Re: Best practice of using regex on identify none-ASCII email address from Mark Davis ☕ on 2013-11-01 (Unicode Mail List Archive)

From: Mark Davis ☕ <mark_at_macchiato.com>
Date: Fri, 1 Nov 2013 14:19:13 +0100

I'm not saying that what is sent to the server has to be those bytes; I'm
saying that if we use the convention that punctuation, whitespace, etc gets
escaped, it would allow us to recognize the boundaries of the local part in
plain text.

I think what you mention is part of a more general problem. Let's suppose
that I have an email address where the bytes that the server recognizes for
the local part are <61 B3>@foo.com. I convert that using Latin-14 to aġ@
foo.com. I send it in an email to you, and you receive it as UTF-8. You see
aġ@foo.com, but underneath the covers it is bytes <61 C4 A1>. But then you
send to the server <61 C4 A1>@foo.com, and it fails.
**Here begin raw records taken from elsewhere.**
`config.mk`:
```
export PLATFORM = sky130hd
export DESIGN_NAME = sensitive_text_detector_core_flat
export DESIGN_NICKNAME = d
export VERILOG_FILES = /design/src/sv/stdet_pkg.sv /design/src/sv/stdet_if.sv /design/src/sv/stdet_cell.sv /design/src/sv/stdet_run.sv /design/src/sv/sensitive_text_detector_core.sv /design/src/flat_wrapper.sv
export SDC_FILE = /design/constraint.sdc
export NUM_CORES = 1
export LEC_CHECK = 0
export ABC_CLOCK_PERIOD_IN_PS = 2850
export BUFFER_PORTS_ARGS = -buffer_cell sky130_fd_sc_hd__buf_2
export CAP_MARGIN = 20
export CORE_UTILIZATION = 45
export DETAILED_ROUTE_END_ITERATION = 8
export PLACE_DENSITY = 0.76
export RECOVER_POWER = 50
export SYNTH_ARGS = -nofsm -noshare
export SYNTH_HDL_FRONTEND = slang
export SYNTH_HIERARCHICAL = 1
export SYNTH_SLANG_ARGS = --single-unit
```
`constraint.sdc`:
```
create_clock -name clk_i -period 2.85 [get_ports clk_i]
set_input_delay 0.1425 -clock clk_i [delete_from_list [all_inputs] [get_ports clk_i]]
set_output_delay 0.1425 -clock clk_i [all_outputs]
set_load 0.03 [all_outputs]
```
`src/sv/stdet_pkg.sv`:
```
// Package for the sensitive text detector: history cell type, tag constants,
// register codes and character class helpers. Depends on nothing.
package stdet_pkg;

  // History depth in bytes and run counter width
  localparam int unsigned HistLen = 10;
  localparam int unsigned RunW    = 5;
  localparam logic [RunW-1:0] RunMax = {RunW{1'b1}};

  // APB address width and data width
  localparam int unsigned AddrW = 3;
  localparam int unsigned DataW = 32;

  // Prefixes, oldest character in the most significant byte
  localparam logic [23:0] TagSk     = "sk-";
  localparam logic [31:0] TagGhp    = "ghp_";
  localparam logic [31:0] TagAkia   = "AKIA";
  localparam logic [55:0] TagBearer = "Bearer ";
  localparam logic [7:0]  ChDash    = "-";
  localparam logic [7:0]  ChSpace   = " ";

  // Register codes, taken from address bit 2
  typedef enum logic {
    REG_CHECK_PII     = 1'b0,
    REG_CHECK_SECRETS = 1'b1
  } reg_idx_e;

  // Contents of one history cell
  typedef struct packed {
    logic [7:0] text_byte;
    logic       digit;
  } cell_t;

  function automatic logic is_digit(input logic [7:0] c);
    return (c >= 8'h30) && (c <= 8'h39);
  endfunction

endpackage

```
`src/sv/stdet_if.sv`:
```
// Handshake channels of the sensitive text detector: text bytes in, results out.
// Depends on nothing.
interface stdet_in_if;
  logic       valid;
  logic       ready;
  logic [7:0] text_byte;
  logic       end_of_text;

  modport source (output valid, text_byte, end_of_text, input ready);
  modport sink   (input valid, text_byte, end_of_text, output ready);
endinterface

interface stdet_out_if;
  logic valid;
  logic ready;
  logic sensitive_found;

  modport source (output valid, sensitive_found, input ready);
  modport sink   (input valid, sensitive_found, output ready);
endinterface

```
`src/sv/stdet_cell.sv`:
```
// One history cell: holds a byte and its digit class, loads from its neighbor.
// Depends on stdet_pkg.
module stdet_cell (
  input  logic              clk_i,
  input  logic              rst_ni,
  input  logic              shift_i,
  input  logic              clear_i,
  input  logic [7:0]        byte_i,
  output stdet_pkg::cell_t  cell_o
);
  import stdet_pkg::*;

  cell_t cell_q;

  // Load the neighbor byte on each request, drop it at text end
  always_ff @(posedge clk_i or negedge rst_ni) begin
    if (!rst_ni) begin
      cell_q <= '0;
    end else if (clear_i) begin
      cell_q <= '0;
    end else if (shift_i) begin
      cell_q.text_byte <= byte_i;
      cell_q.digit     <= is_digit(byte_i);
    end
  end

  assign cell_o = cell_q;

endmodule

```
`src/sv/stdet_run.sv`:
```
// Saturating counter of digits in a run of digits, spaces and dashes.
// Depends on stdet_pkg.
module stdet_run #(
  parameter int unsigned CARD_DIGITS = 16
) (
  input  logic                       clk_i,
  input  logic                       rst_ni,
  input  logic                       advance_i,
  input  logic                       clear_i,
  input  logic                       digit_i,
  input  logic                       sep_i,
  output logic                       hit_o,
  output logic [stdet_pkg::RunW-1:0] count_o
);
  import stdet_pkg::*;

  logic [RunW-1:0] count_q, count_d;

  // Count digits, hold on separators, drop on anything else
  always_comb begin
    if (digit_i) begin
      count_d = (count_q == RunMax) ? count_q : count_q + RunW'(1);
    end else if (sep_i) begin
      count_d = count_q;
    end else begin
      count_d = '0;
    end
  end

  assign hit_o = (count_d >= RunW'(CARD_DIGITS));

  always_ff @(posedge clk_i or negedge rst_ni) begin
    if (!rst_ni) begin
      count_q <= '0;
    end else if (advance_i) begin
      count_q <= clear_i ? '0 : count_d;
    end
  end

  assign count_o = count_q;

endmodule

```
`src/sv/sensitive_text_detector_core.sv`:
```
// Channel   Dir  Payload                       Accepted when
// text_i    in   text_byte[7:0], end_of_text   text_i.valid && text_i.ready
// result_o  out  sensitive_found               result_o.valid && result_o.ready
// apb       in   check_pii @0, check_secrets @4 psel && penable && pwrite
//
// One byte per cycle; every pattern is matched in the cycle the byte is taken,
// against a ten-cell history chain that shifts one cell per request.
// A result is registered at the edge that takes the end-of-text byte and is offered
// from the next cycle on.
// Input stalls only while a result is held and the sink is not ready.
// Reset clears the history, run counter, sticky flag and result valid; registers go to 1.
// Top level; depends on stdet_pkg, stdet_if, stdet_cell and stdet_run.
module sensitive_text_detector_core #(
  parameter int unsigned CARD_DIGITS = 16
) (
  input  logic                         clk_i,
  input  logic                         rst_ni,
  stdet_in_if.sink                     text_i,
  stdet_out_if.source                  result_o,
  input  logic                         psel,
  input  logic                         penable,
  input  logic                         pwrite,
  input  logic [stdet_pkg::AddrW-1:0]  paddr,
  input  logic [stdet_pkg::DataW-1:0]  pwdata,
  output logic [stdet_pkg::DataW-1:0]  prdata,
  output logic                         pready
);
  import stdet_pkg::*;

  logic check_pii_q, check_secrets_q;
  logic found_q, found_d;
  logic res_valid_q, res_data_q;
  logic accept, clear, reg_wr;
  logic [HistLen:0][7:0] win_w;
  logic [HistLen:0]      dig_w;
  cell_t [HistLen-1:0]   cells;
  logic run_hit, num_hit, sec_hit;
  logic [RunW-1:0] run_count;
  reg_idx_e reg_idx;

  // Configuration port
  assign pready  = 1'b1;
  assign reg_idx = reg_idx_e'(paddr[2]);
  assign reg_wr  = psel && penable && pwrite;

  always_ff @(posedge clk_i or negedge rst_ni) begin
    if (!rst_ni) begin
      check_pii_q     <= 1'b1;
      check_secrets_q <= 1'b1;
    end else if (reg_wr) begin
      case (reg_idx)
        REG_CHECK_PII:     check_pii_q     <= pwdata[0];
        REG_CHECK_SECRETS: check_secrets_q <= pwdata[0];
        default: ;
      endcase
    end
  end

  always_comb begin
    case (reg_idx)
      REG_CHECK_PII:     prdata = {{(DataW-1){1'b0}}, check_pii_q};
      REG_CHECK_SECRETS: prdata = {{(DataW-1){1'b0}}, check_secrets_q};
      default:           prdata = '0;
    endcase
  end

  // Handshake: take a byte whenever the result slot is free or draining
  assign text_i.ready = !res_valid_q || result_o.ready;
  assign accept       = text_i.valid && text_i.ready;
  assign clear        = accept && text_i.end_of_text;

  // History chain, newest byte in cell 0
  for (genvar k = 0; k < HistLen; k++) begin : g_cell
    stdet_cell u_cell (
      .clk_i   (clk_i),
      .rst_ni  (rst_ni),
      .shift_i (accept),
      .clear_i (clear),
      .byte_i  (win_w[k]),
      .cell_o  (cells[k])
    );
  end

  // Window: current byte at 0, older bytes above
  always_comb begin
    win_w[0] = text_i.text_byte;
    dig_w[0] = is_digit(text_i.text_byte);
    for (int k = 0; k < HistLen; k++) begin
      win_w[k+1] = cells[k].text_byte;
      dig_w[k+1] = cells[k].digit;
    end
  end

  stdet_run #(
    .CARD_DIGITS (CARD_DIGITS)
  ) u_run (
    .clk_i     (clk_i),
    .rst_ni    (rst_ni),
    .advance_i (accept),
    .clear_i   (clear),
    .digit_i   (dig_w[0]),
    .sep_i     ((win_w[0] == ChSpace) || (win_w[0] == ChDash)),
    .hit_o     (run_hit),
    .count_o   (run_count)
  );

  // DDD-DD-DDDD ending at the current byte
  assign num_hit = (&dig_w[10:8]) && (win_w[7] == ChDash) && (&dig_w[6:5])
                && (win_w[4] == ChDash) && (&dig_w[3:0]);

  assign sec_hit = (win_w[2:0] == TagSk) || (win_w[3:0] == TagGhp)
                || (win_w[3:0] == TagAkia) || (win_w[6:0] == TagBearer);

  assign found_d = found_q || (check_pii_q && (num_hit || run_hit))
                || (check_secrets_q && sec_hit);

  // Sticky flag, dropped at text end
  always_ff @(posedge clk_i or negedge rst_ni) begin
    if (!rst_ni) begin
      found_q <= 1'b0;
    end else if (accept) begin
      found_q <= text_i.end_of_text ? 1'b0 : found_d;
    end
  end

  // Result register
  always_ff @(posedge clk_i or negedge rst_ni) begin
    if (!rst_ni) begin
      res_valid_q <= 1'b0;
    end else if (clear) begin
      res_valid_q <= 1'b1;
    end else if (result_o.ready) begin
      res_valid_q <= 1'b0;
    end
  end

  always_ff @(posedge clk_i) begin
    if (clear) begin
      res_data_q <= found_d;
    end
  end

  assign result_o.valid           = res_valid_q;
  assign result_o.sensitive_found = res_data_q;

`ifndef SYNTHESIS
  // State is empty right after a text ends
  assert property (@(posedge clk_i) disable iff (!rst_ni)
    clear |=> (!found_q && run_count == '0 && cells[0] == '0))
    else $error("state not cleared after end of text");

  // A result only appears after an end-of-text request
  assert property (@(posedge clk_i) disable iff (!rst_ni)
    $rose(res_valid_q) |-> $past(clear))
    else $error("result without end of text");

  // Never take a byte while a held result is stalled
  assert property (@(posedge clk_i) disable iff (!rst_ni)
    (res_valid_q && !result_o.ready) |-> !accept)
    else $error("byte accepted over a stalled result");
`endif

endmodule
```
`src/flat_wrapper.sv`:
```
// flat-port wrapper written by rule: the top's interface ports become plain ports
module sensitive_text_detector_core_flat import stdet_pkg::*;
#(
  parameter int unsigned CARD_DIGITS = 16
)
  (clk_i, rst_ni, psel, penable, pwrite, paddr, pwdata, prdata, pready, text_i_valid, text_i_text_byte, text_i_end_of_text, text_i_ready, result_o_valid, result_o_sensitive_found, result_o_ready);
  stdet_in_if text_i_i ();
  stdet_out_if result_o_i ();
  input  logic clk_i;
  input  logic rst_ni;
  input  logic psel;
  input  logic penable;
  input  logic pwrite;
  input  logic [stdet_pkg::AddrW-1:0] paddr;
  input  logic [stdet_pkg::DataW-1:0] pwdata;
  output logic [stdet_pkg::DataW-1:0] prdata;
  output logic pready;
  input wire logic [$bits(text_i_i.valid)-1:0] text_i_valid;
  input wire logic [$bits(text_i_i.text_byte)-1:0] text_i_text_byte;
  input wire logic [$bits(text_i_i.end_of_text)-1:0] text_i_end_of_text;
  output wire logic [$bits(text_i_i.ready)-1:0] text_i_ready;
  output wire logic [$bits(result_o_i.valid)-1:0] result_o_valid;
  output wire logic [$bits(result_o_i.sensitive_found)-1:0] result_o_sensitive_found;
  input wire logic [$bits(result_o_i.ready)-1:0] result_o_ready;
  assign text_i_i.valid = text_i_valid;
  assign text_i_i.text_byte = text_i_text_byte;
  assign text_i_i.end_of_text = text_i_end_of_text;
  assign text_i_ready = text_i_i.ready;
  assign result_o_valid = result_o_i.valid;
  assign result_o_sensitive_found = result_o_i.sensitive_found;
  assign result_o_i.ready = result_o_ready;
  sensitive_text_detector_core #(.CARD_DIGITS(CARD_DIGITS)) u_core (.clk_i(clk_i), .rst_ni(rst_ni), .text_i(text_i_i), .result_o(result_o_i), .psel(psel), .penable(penable), .pwrite(pwrite), .paddr(paddr), .pwdata(pwdata), .prdata(prdata), .pready(pready));
endmodule
```
==> flow_summary_export.csv <==
group,metric,value,unit
layout,layout_common_cells,"dfrtp_1, nor2_1, mux2i_1",
clock_tree,cts_tree,"built",
clock_tree,hold_buffers,0,
die,rows,37,
die,start_util,0.462,
yosys,synthesis.area,4720,sq um
yosys,syn_avg_cell_area,11.1,sq um
sta,rsz0062_at_grt,"false",
drt,wl_met1,4120,microns
grt,grt-ovfl-total,0,
drt,dr_total_vias,3141,
setup_path,cp_max_fo,50,
placed_design,dpl_worst_slack,0.987,ns
drt,drc,0,
setup_path,cp-start-kind,"flop",
clock_tree,insertion_delay,0.36,ns
sta,worst_slew_pin_slew,1.32,ns
clock_tree,clkTransAtPathRegs,0.08,ns
pwr,worst_ir_drop_vdd,326,uV
setup_path,critPathKind,"reg2reg",
layout,antenna_cells,0,
grt,grt_start_max_net_pins,88,
die,die_w,104,microns
sta,fin_skew,0.00781,ns
drt,wl,9100,microns
drt,drtIter0Drc,317,
clock_tree,htreeDepth,3,
setup_path,cp_slowest_cell,"buf_4",
setup_path,crit_chain,"nand2b_1 > nand2_1 > clkinvlp_2 > buf_4 > nor2b_4 > a32o_1",
drt,ant_nets,0,
sta,period_needed,2.01,ns
drt,drtPass1Iterations,4,
sta,holdWs,0.0255,ns
layout,layout-drive-gt1-share,0.142,
sta,fin_setup_tns,0,ns
drt,avgViaCountPerCell,5.42,
clock_tree,cts_buffer_depth,2,
grt,antenna_found_initial,0,
sta,slew_headroom,0.123,
clock_tree,cts-root-buf,"clkbuf_8",
hold_path,hold_class,"in2reg",
sta,setup_ws,0.841,ns
clock_tree,ctsResizeCount,0,
placed_design,place_congestion,0.830,
sta,timing.final.crit_share,0.705,
yosys,netlist_instances,424,
setup_path,crit_start,"u_core/result_o.valid$_DFFE_PN0P_",
grt,grt_pass1_wl,14700,microns
drt,top_layer_used,"met4",
die,die_h,104,microns
hold_path,worstHoldStart,"text_i_end_of_text",
layout,final_common_cell,"dfrtp_1",
pwr,power.density,575,nW/um^2
status,status,"complete, no violations",
sta,max_freq,0.498,GHz
layout,nets,490,
die,coreArea,10200,sq um
setup_path,cp.required,3.15,ns
yosys,synth_warnings,6,
setup_path,cp-end-kind,"flop",
drt,wire_per_inst,15.7,microns
sta,hold_viol,0,
sta,setup_viol,0,
die,ios,87,
grt,grt_use_total,0.169,
drt,route.met3.wl,401,microns
sta,slew_viol_final,0,
layout,layout-area-overhead-vs-synth,4.40,%
setup_path,reg2reg_from,"u_core/result_o.valid$_DFFE_PN0P_",
die,die_area,10900,sq um
placed_design,numPortBuffers,21,
setup_path,cp.arrival,2.31,ns
placed_design,hpwlAfterDp,5940,microns
clock_tree,cts_made_buffers,9,
job,drv_cap,0,
drt,route.met2.wl,4390,microns
pwr,p_leak,2.37,nW
setup_path,cpPeakStageDelay,0.65,ns
clock_tree,cts.sinks,88,
grt,grt_pass1_vias,2910,
clock_tree,cts_setup_buffers,0,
Or worse yet, reaches
someone whose email is aÄ¡@foo.com. (Ok, I could have poked around and
found a more compelling example, but you see the point).

If I really wanted to be absolutely certain that my email wouldn't be
munged by a conversion, I'd never convert from bytes: we'd never see "
mark_at_foo.com", we'd always see the equivalent of %6D%61%72%6B_at_foo.com.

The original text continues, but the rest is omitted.